Not limited to magazines, Lafitte published abundantly illustrated special albums from April 1907; renewed the popular novel by republishing in cheap collections the adventures of Arsène Lupin, Rouletabille and Sherlock Holmes illustrated by Gaston Simoes de Fonseca, which had been serialized in Je sais tout; and created a collection of coloured children's board books, under the direction of Franc-Nohain, the "Lilliput-Bibliothèque", and the "Ideal-Bibliothèque", launched in July 1909 at 95 centimes per volume. With Henry Roujon, he founded in 1909 a collection, "Les Peintres illustrés / Artistic-Bibliothèque", offering reproductions of paintings in colour, and the "Les Grands Hommes" collection under the direction of Jules Clarétie. PAGE XXI IN February 1910, Lafitte published Le Fantôme de l'Opéra in a 510 page volume of twenty-seven numbered chapters with five illustrations by André Castaigne.

In 1904, he co-founded with Hachette the Femina-Vie Heureuse literary prize and then also launched the Femina Cup in 1908, later renamed the Pierre Lafitte Trophy, a women's golf competition, followed in 1910 by a homonymous prize reserved for airwomen an award of 2,000 francs which was awarded to the woman who, on New Year's Eve, had made the longest flight.

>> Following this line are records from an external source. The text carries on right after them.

From an optimization exercise on the open Yosys and OpenROAD flow, aimed at small area, a short achievable clock period and few clock cycles per item; shortcuts taken in it are not production practice.
At most, simulation tests tie the RTL to the original design; equivalence was not proved.
For runs 1 and 5, only the layout was checked, not whether the RTL still works.
Power figures rest on the tool's default switching activity, not on a simulated workload.

### design/flow/design.v
`timescale 1ns/1ps
module stage_buffer #(
	parameter int W = 38
)
(
	input logic clk,
	input logic reset,
	input logic in_valid,
	output logic in_ready,
	input logic [W-1:0] in_data,
	output logic out_valid,
	input logic out_ready,
	output logic [W-1:0] out_data
);
	logic full;
	logic [W-1:0] data;
	assign in_ready = !full || out_ready;
	always_ff @(posedge clk)
	begin
		if (reset)
			full <= 1'b0;
		else if (in_ready)
			full <= in_valid;
	end
	always_ff @(posedge clk)
	begin
		if (in_valid && in_ready)
			data <= in_data;
	end
	assign out_valid = full;
	assign out_data = data;
endmodule
`timescale 1ns/1ps
module terminal_check (
	input logic [1:0] op,
	input logic [16-1:0] f,
	input logic [16-1:0] g,
	output logic hit,
	output logic [1:0] rsel,  
	output logic swap,  
	output logic need_f,  
	output logic need_g,
	output logic shared  
);
	logic f_nz;
	logic g_nz;
	logic f_false;
	logic f_true;
	logic g_false;
	logic g_true;
	logic same;
	logic compl;
	logic exist;
	logic greater;
	logic f_z;
	logic g_z;
	logic op_and;
	logic op_or;
	logic op_xor;
	assign f_z = (f[16-1:1] == '0);
	assign g_z = (g[16-1:1] == '0);
	assign f_nz = !f_z;
	assign g_nz = !g_z;
	assign f_false = f_z && !f[0];
	assign f_true = f_z && f[0];
	assign g_false = g_z && !g[0];
	assign g_true = g_z && g[0];
	assign shared = (f[16-1:1] == g[16-1:1]);
	assign same = shared && (f[0] == g[0]);
	assign compl = shared && (f[0] != g[0]);
	assign op_and = (op == 2'd0);
	assign op_or = (op == 2'd1);
	assign op_xor = (op == 2'd2);
	assign exist = (op == 2'd3);
	assign hit = exist ? f_z :
		(shared || f_false || g_false || (!op_xor && (f_true || g_true)));
	assign rsel[1] =
		(op_and && !(f_false || g_false) && (f_true || g_true || same)) ||
		(op_or && !(f_true || g_true) && (f_false || g_false || same)) ||
		(op_xor && !shared && (f_false || g_false)) ||
		(exist && f_z);
	assign rsel[0] =
		(op_and && f_true && !g_false) ||
		(op_or && (f_true || g_true || f_false || compl)) ||
		(op_xor && !same && (compl || f_false));
	always_comb
	begin
		logic [16-1:0] gt;
		logic [16-1:0] eq;
		gt = f & ~g;
		eq = ~(f ^ g);
		for (int w = 1; w < 16; w = w * 2)
			for (int i = 0; i + w < 16; i = i + 2 * w)
			begin
				gt[i] = gt[i + w] || (eq[i + w] && gt[i]);
				eq[i] = eq[i + w] && eq[i];
			end
		greater = gt[0];
	end
	assign swap = !exist && greater;  
	assign need_f = exist || (f_nz && g_nz);
	assign need_g = !exist && !shared;
endmodule
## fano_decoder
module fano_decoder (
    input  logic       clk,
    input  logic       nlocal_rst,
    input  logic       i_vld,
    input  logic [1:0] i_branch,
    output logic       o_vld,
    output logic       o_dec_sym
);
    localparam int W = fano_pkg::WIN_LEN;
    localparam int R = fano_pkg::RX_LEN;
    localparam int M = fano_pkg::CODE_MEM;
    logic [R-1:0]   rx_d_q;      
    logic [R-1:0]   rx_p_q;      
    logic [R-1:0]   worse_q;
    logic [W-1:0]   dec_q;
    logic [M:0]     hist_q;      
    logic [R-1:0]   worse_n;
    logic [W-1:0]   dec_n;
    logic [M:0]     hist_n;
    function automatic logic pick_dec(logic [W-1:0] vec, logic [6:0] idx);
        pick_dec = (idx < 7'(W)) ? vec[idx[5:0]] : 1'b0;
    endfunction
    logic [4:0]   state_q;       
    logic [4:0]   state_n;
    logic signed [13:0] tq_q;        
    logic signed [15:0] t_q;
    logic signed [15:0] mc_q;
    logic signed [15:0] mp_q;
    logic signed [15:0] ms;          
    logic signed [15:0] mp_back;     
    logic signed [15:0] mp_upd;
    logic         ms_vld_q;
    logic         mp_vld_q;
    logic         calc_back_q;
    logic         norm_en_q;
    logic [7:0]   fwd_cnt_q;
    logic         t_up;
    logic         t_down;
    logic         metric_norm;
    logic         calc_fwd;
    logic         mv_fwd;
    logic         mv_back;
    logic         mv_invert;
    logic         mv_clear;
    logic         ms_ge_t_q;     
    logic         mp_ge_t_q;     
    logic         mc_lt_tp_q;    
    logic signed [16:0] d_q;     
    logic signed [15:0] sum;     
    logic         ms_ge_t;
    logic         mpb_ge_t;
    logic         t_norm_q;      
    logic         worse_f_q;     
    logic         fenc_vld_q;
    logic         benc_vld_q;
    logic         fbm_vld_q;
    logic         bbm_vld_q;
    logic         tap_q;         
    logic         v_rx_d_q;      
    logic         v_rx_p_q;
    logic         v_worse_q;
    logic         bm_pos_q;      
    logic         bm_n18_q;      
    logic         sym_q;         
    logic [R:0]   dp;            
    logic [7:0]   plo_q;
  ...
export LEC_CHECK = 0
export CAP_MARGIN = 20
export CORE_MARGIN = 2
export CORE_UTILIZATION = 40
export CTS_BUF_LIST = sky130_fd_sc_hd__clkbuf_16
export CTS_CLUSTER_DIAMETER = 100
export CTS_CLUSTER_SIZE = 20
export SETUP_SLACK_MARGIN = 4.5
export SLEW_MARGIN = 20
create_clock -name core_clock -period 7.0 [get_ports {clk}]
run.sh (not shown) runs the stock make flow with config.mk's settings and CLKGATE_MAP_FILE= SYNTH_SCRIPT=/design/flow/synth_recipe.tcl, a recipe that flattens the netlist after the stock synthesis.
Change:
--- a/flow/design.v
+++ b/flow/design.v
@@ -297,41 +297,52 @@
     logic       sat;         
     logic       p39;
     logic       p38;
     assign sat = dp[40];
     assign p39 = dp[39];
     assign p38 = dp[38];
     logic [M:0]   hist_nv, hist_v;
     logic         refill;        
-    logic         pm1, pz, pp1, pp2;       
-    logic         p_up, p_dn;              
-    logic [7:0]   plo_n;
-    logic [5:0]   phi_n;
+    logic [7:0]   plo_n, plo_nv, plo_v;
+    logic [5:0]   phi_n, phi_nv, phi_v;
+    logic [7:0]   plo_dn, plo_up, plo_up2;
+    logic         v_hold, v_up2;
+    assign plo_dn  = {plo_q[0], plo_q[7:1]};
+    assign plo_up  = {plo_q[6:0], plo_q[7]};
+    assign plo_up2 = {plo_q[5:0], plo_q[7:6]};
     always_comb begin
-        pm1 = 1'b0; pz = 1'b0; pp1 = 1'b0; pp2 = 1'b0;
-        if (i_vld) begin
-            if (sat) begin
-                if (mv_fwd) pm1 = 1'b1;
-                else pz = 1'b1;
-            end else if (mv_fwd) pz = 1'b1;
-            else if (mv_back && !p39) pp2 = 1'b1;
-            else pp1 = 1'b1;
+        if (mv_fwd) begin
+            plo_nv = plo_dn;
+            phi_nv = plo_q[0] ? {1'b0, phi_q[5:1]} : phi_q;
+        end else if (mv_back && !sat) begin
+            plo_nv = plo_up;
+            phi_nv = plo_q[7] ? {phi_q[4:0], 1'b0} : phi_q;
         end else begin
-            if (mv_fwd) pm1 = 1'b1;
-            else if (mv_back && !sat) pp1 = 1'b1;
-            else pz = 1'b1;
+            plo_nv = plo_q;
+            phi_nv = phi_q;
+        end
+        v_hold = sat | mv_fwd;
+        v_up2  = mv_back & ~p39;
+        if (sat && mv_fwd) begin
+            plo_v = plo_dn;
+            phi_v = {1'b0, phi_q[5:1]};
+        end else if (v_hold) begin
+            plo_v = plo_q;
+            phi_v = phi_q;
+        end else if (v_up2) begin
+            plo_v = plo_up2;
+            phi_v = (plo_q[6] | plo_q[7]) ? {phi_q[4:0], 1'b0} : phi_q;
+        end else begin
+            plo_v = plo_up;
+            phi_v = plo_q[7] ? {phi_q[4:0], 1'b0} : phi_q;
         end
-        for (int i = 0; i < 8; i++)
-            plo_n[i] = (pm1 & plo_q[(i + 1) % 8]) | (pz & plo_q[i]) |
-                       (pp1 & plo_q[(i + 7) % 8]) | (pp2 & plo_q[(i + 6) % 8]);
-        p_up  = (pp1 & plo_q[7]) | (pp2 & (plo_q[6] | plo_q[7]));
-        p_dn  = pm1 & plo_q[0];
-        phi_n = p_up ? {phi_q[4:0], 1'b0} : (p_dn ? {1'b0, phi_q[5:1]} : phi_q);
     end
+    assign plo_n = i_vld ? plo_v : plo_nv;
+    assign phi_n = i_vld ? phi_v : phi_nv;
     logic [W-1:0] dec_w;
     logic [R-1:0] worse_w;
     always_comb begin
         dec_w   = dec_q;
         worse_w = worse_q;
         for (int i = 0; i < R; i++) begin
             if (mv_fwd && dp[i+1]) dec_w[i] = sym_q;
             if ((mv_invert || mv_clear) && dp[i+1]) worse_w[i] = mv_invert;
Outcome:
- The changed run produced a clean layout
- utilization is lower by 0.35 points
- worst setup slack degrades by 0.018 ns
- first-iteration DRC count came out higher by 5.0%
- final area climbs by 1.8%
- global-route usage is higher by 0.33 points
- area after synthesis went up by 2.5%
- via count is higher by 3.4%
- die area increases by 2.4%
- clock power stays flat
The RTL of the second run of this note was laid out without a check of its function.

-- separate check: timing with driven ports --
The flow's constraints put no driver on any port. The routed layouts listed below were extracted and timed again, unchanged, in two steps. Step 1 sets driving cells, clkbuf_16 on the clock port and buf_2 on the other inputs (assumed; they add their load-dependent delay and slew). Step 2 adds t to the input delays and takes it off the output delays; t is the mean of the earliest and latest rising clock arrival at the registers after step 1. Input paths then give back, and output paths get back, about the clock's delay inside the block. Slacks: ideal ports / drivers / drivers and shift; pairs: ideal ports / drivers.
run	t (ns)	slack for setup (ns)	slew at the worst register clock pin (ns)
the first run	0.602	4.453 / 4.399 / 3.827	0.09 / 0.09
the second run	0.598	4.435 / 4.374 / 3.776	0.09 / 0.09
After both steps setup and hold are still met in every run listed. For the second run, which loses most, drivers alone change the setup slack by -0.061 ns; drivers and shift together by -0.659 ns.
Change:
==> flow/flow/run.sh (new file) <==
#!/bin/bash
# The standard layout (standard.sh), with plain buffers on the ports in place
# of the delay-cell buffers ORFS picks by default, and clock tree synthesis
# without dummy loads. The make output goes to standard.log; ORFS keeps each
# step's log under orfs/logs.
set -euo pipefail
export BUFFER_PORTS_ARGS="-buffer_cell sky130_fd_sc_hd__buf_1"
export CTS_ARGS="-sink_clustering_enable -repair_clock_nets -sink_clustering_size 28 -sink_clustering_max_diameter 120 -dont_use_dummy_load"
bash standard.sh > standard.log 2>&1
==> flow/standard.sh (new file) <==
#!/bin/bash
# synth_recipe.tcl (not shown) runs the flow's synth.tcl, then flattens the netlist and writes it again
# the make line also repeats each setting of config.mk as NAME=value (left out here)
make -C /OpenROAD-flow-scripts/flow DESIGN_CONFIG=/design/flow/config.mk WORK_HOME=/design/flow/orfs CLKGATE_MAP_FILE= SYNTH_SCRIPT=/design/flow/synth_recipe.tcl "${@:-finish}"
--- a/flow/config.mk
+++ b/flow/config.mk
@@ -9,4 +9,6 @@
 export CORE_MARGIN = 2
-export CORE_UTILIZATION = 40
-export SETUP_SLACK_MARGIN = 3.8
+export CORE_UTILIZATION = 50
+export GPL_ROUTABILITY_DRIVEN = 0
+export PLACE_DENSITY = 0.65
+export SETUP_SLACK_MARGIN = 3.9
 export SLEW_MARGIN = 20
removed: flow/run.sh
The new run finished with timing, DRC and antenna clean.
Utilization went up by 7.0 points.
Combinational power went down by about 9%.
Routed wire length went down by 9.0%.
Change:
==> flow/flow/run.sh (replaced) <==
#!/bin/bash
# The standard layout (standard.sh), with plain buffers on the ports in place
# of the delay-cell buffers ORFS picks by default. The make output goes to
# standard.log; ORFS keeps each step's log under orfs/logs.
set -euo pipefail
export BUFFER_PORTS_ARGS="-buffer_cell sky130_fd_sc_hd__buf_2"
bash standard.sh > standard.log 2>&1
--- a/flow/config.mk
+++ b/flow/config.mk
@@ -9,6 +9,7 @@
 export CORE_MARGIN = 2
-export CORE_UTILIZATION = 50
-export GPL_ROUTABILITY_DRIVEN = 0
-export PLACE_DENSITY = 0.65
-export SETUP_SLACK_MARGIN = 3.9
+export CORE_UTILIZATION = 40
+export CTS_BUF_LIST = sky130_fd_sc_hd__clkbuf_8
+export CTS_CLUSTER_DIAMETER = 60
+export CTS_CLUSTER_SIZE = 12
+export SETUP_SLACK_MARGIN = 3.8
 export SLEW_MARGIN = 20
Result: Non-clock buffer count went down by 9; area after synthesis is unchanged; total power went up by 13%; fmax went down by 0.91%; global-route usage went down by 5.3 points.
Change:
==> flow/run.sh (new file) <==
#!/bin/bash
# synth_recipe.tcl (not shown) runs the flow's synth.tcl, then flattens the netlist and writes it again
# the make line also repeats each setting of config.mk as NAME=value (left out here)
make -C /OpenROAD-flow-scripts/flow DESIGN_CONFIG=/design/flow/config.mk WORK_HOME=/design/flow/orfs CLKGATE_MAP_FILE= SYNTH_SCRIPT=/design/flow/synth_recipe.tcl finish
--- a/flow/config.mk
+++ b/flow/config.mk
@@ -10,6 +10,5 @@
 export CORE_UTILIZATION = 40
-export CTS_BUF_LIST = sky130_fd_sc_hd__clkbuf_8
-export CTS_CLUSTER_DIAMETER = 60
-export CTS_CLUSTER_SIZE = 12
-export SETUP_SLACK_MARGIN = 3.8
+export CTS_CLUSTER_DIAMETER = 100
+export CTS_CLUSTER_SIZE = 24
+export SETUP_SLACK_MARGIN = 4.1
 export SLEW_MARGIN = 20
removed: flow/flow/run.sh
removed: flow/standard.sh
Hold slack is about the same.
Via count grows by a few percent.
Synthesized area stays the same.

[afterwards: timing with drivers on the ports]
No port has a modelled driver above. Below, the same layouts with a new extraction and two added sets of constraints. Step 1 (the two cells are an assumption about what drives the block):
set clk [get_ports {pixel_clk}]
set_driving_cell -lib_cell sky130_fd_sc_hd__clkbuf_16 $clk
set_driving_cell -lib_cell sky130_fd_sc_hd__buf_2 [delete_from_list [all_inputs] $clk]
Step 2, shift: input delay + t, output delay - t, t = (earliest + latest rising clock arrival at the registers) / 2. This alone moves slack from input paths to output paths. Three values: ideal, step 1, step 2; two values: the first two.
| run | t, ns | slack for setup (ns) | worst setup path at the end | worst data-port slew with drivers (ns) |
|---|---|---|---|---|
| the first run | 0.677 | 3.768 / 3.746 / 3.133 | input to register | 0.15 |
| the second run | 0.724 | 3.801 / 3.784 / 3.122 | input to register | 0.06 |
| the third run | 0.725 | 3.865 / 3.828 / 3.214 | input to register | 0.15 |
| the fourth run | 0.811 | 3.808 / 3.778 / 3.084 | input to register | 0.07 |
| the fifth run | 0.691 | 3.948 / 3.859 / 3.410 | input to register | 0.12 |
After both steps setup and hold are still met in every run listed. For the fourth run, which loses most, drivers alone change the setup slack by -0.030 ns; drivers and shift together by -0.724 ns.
Background: an optimization exercise with open tools, aiming at small area and a short achievable clock period. Do not read the settings as production practice. The RTL was checked by simulation tests, not by an equivalence proof against the original design. No driver is modelled on the clock port, so clocking that relies on it looks cheaper here than on a real chip. Power figures rest on the tool's default switching activity, not on a simulated workload.

## sprUnitTop
module sprUnitTop (
  input  logic                       CB,
  input  logic                       rstN,
  input  logic                       exeMtspr,
  input  logic                       exeMfspr,
  input  logic [10-1:0]     exeSprf,
  input  logic                       exeBranchAndLink,
  input  logic                       exeBcDecr,
  input  logic [32-1:0]      exeData,
  input  logic                       excSwap01,
  input  logic                       excSwap23,
  input  logic                       excSwapEnable,
  input  logic                       excWbRfci,
  input  logic                       sprHold,
  input  logic [30-1:0] refetchAddr,
  input  logic [32-1:0]      crIn,
  output logic [32-1:0]      readData,
  output logic [32-1:0]      link,
  output logic [32-1:0]      ctr,
  output logic                       ctrEq1,
  output logic                       ctrEq2,
  output logic [16-1:0]     evpr,
  output logic [30-1:0] returnAddr,
  output logic                       exeMtLr,
  output logic                       exeMtCtr
);
For scale: about 1300 cells after synthesis, ~260 I/O pins.
==> flow/config.mk <==
export PLATFORM = sky130hd
export DESIGN_NAME = sprUnitTop
export DESIGN_NICKNAME = sprUnitTop
export VERILOG_FILES = /design/flow/design.v
export SDC_FILE = /design/flow/constraint.sdc
export NUM_CORES = 4
export LEC_CHECK = 0
export CAP_MARGIN = 20
export CORE_MARGIN = 2
export CORE_UTILIZATION = 60
export CTS_BUF_LIST = sky130_fd_sc_hd__clkbuf_16
export CTS_CLUSTER_DIAMETER = 80
export CTS_CLUSTER_SIZE = 20
export SLEW_MARGIN = 20
export SYNTH_HIERARCHICAL = 1
==> flow/constraint.sdc <==
create_clock -name core_clock -period 5.5 [get_ports {CB}]
set_input_delay 1.1000 -clock core_clock [delete_from_list [all_inputs] [get_ports {CB}]]
set_output_delay 1.1000 -clock core_clock [all_outputs]
set_load 0.01 [all_outputs]
standard.sh (not shown) runs the stock make flow with config.mk's settings and CLKGATE_MAP_FILE= SYNTH_SCRIPT=/design/flow/synth_recipe.tcl, a recipe that flattens the netlist after the stock synthesis.
==> flow/flow/run.sh <==
#!/bin/bash
# Layout flow: the standard flow (standard.sh, unchanged synthesis) with
#  - every combinational cell started at its smallest drive before floorplan
#    (flow/downsize.tcl); the repair steps size up only where timing needs it
#  - buf_1 port buffers instead of the default delay-cell buffers
#  - area recovery by gate sizing after CTS and after global routing
#    (flow/post_cts.tcl, flow/post_grt.tcl, flow/recover_area.tcl): a cell is
#    made smaller only where the worst setup slack stays as it was; after
#    global routing the cells of the worst path are also sized for speed,
#    and repair_design restores the slew and capacitance headroom
# Each step's full log is in orfs/logs/; make's own output goes to
# flow_make_cts.log (up to CTS) and flow_make.log (the rest).
set -euo pipefail
here=$(pwd)
export PRE_FLOORPLAN_TCL="$here/flow/downsize.tcl"
export POST_CTS_TCL="$here/flow/post_cts.tcl"
export POST_GLOBAL_ROUTE_TCL="$here/flow/post_grt.tcl"
export BUFFER_PORTS_ARGS="-buffer_cell sky130_fd_sc_hd__buf_1"
SETUP_SLACK_MARGIN=2.0 bash standard.sh cts > "$here/flow_make_cts.log" 2>&1
SETUP_SLACK_MARGIN=1.6 bash standard.sh > "$here/flow_make.log" 2>&1
==> flow/flow/post_cts.tcl <==
# After CTS and its timing repair: recover area by gate sizing
# (flow/recover_area.tcl) with placement parasitics.
source [file join [file dirname [info script]] recover_area.tcl]
set ::ra_reestimate 1
estimate_parasitics -placement
recover_area 0.1
detailed_placement
==> flow/flow/post_grt.tcl <==
# After global routing and its timing repair:
#  1. recover area by gate sizing (flow/recover_area.tcl), placement
#     parasitics re-estimated after each change
#  2. repair_design puts back the slew and capacitance headroom
#  3. size the cells of the worst path for speed, global-route parasitics
#     re-estimated after each change
# then legalize, update the global routes of the changed nets and the guides.
source [file join [file dirname [info script]] recover_area.tcl]
set ::ra_reestimate 1
estimate_parasitics -placement
global_route -start_incremental
recover_area 0.1
estimate_parasitics -global_routing
repair_design -cap_margin 20 -slew_margin 20
detailed_placement
global_route -end_incremental
set ::ra_reestimate 2
estimate_parasitics -global_routing
global_route -start_incremental
improve_wns 30
detailed_placement
global_route -end_incremental
estimate_parasitics -global_routing
puts "post_grt: worst setup slack [worst_slack -max], hold [worst_slack -min], slew violations [sta::max_slew_violation_count], cap violations [sta::max_capacitance_violation_count]"
write_guides $::env(RESULTS_DIR)/route.guide
Other scripts of this flow, unchanged in this note and not shown: flow/flow/downsize.tcl, flow/flow/recover_area.tcl
The first run ran to the end with no violations.
Rerun with:
--- a/flow/flow/run.sh
+++ b/flow/flow/run.sh
@@ -18,3 +18,3 @@
 export BUFFER_PORTS_ARGS="-buffer_cell sky130_fd_sc_hd__buf_1"
 SETUP_SLACK_MARGIN=2.0 bash standard.sh cts > "$here/flow_make_cts.log" 2>&1
-SETUP_SLACK_MARGIN=1.6 bash standard.sh > "$here/flow_make.log" 2>&1
+SETUP_SLACK_MARGIN=1.75 bash standard.sh > "$here/flow_make.log" 2>&1
After rerunning: Cell area rose by about 1.5%; count of clock-buffer cells in the layout is unchanged; power went up by about 0.4%; worst hold slack is better by 0.010 ns; routed wire length climbs by about 1.3%.
Rerun with:
--- a/flow/flow/run.sh
+++ b/flow/flow/run.sh
@@ -6,5 +6,6 @@
 #  - area recovery by gate sizing after CTS and after global routing
 #    (flow/post_cts.tcl, flow/post_grt.tcl, flow/recover_area.tcl): a cell is
-#    made smaller only where the worst setup slack stays as it was; after
+#    made smaller only where the worst setup slack stays as it was (and its
+#    own pins keep 0.05 ns above it); after
 #    global routing the cells of the worst path are also sized for speed,
 #    and repair_design restores the slew and capacitance headroom
@@ -18,3 +19,3 @@
 export BUFFER_PORTS_ARGS="-buffer_cell sky130_fd_sc_hd__buf_1"
 SETUP_SLACK_MARGIN=2.0 bash standard.sh cts > "$here/flow_make_cts.log" 2>&1
-SETUP_SLACK_MARGIN=1.75 bash standard.sh > "$here/flow_make.log" 2>&1
+SETUP_SLACK_MARGIN=1.6 bash standard.sh > "$here/flow_make.log" 2>&1
--- a/flow/flow/post_cts.tcl
+++ b/flow/flow/post_cts.tcl
@@ -4,4 +4,4 @@
 set ::ra_reestimate 1
 estimate_parasitics -placement
-recover_area 0.1
+recover_area 0.05
 detailed_placement
--- a/flow/flow/post_grt.tcl
+++ b/flow/flow/post_grt.tcl
@@ -10,5 +10,5 @@
 estimate_parasitics -placement
 global_route -start_incremental
-recover_area 0.1
+recover_area 0.05
 estimate_parasitics -global_routing
 repair_design -cap_margin 20 -slew_margin 20
Result:
- The new run ran to the end with no violations
- die area is unchanged
- count of clock-buffer cells in the layout is unchanged
- critical path depth came out higher by 1
- cell area fell by 2.3%
- utilization shrinks by 1.7 points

In a venture into cinema in 1908, Paul Laffitte founded, at the request of the members of the Comédie-Française, the company Le Film d'Art to ensure the production on screen of historical, mythological or theatrical scenes filmed from authentic and renowned adaptations and thus to expand the then populist medium of cinema to audiences in a more cultured demographic and to make cinema "the great educator of the people".

=== Decline ===
During the First World War, the Excelsior newspaper was no longer profitable, Pierre Lafitte had to sell part of his productions to Hachette, including some of his periodical publications such as Je sais tout in 1916, as well as his premises located at 88-90 avenue des Champs-Élysées in which he had opened in 1917. Paul Dupuy, son of Jean Dupuy who was the director of Le Petit Parisien and the founder in 1913 of La Science et la Vie magazine, bought another part of the titles including Excelsior and created Excelsior Publications. Lafitte remained, by contract, literary director, then technical director of his editions taken over by Hachette who allowed him to found a monthly magazine entitled Flirt - literature, arts, elegance in 1922, subsequently merged partially with La Vie au grand air as a new monthly, Très sport, "the only technical and practical magazine for the automobile and all sports written by the champions", which folded in 1926.

Always a keen sportsman and follower of sports, in 1920, he founded the Union of Sports Newspaper Directors, and during the 1920s, Lafitte spent much of his time in the south of France. Undeterred by his previous economic constraints, he then founded La Gazette de Biarritz in 1921 and La Gazette de la Riviera in 1925, its Mediterranean counterpart.

During the 1930s, a period of economic upheaval in the broader press, he became an advisor to major titles such as Le Figaro (technical director and vice-president), Paris-Soir and L'Intransigeant.

== Arsène Lupin ==
The first editions of the crime series Arsène Lupin were published in Je sais tout in 1905. In 1904, Lafitte had asked Maurice Leblanc to write a detective novel whose hero was as brilliant as England's Sherlock Holmes. Léo Fontan designed the jackets and created Lupin's thin and ironic face with the monocle and cane. Several illustrators contributed the internal drawings including Maurice Toussaint, Roger Broders and Manuel Orazi. However, it is Léo Fontan who illustrated the cover of the books.

== Honours ==
On October 11, 1906, Lafitte was appointed a knight of the Legion of Honour under the sponsorship of Maurice Sarraut, then in August 1914, an officer, this time under that of Basil Zaharoff. On October 31, 1938, he was elevated to the rank of Commander of the Legion of Honor and died on December 13 in Paris, aged 66.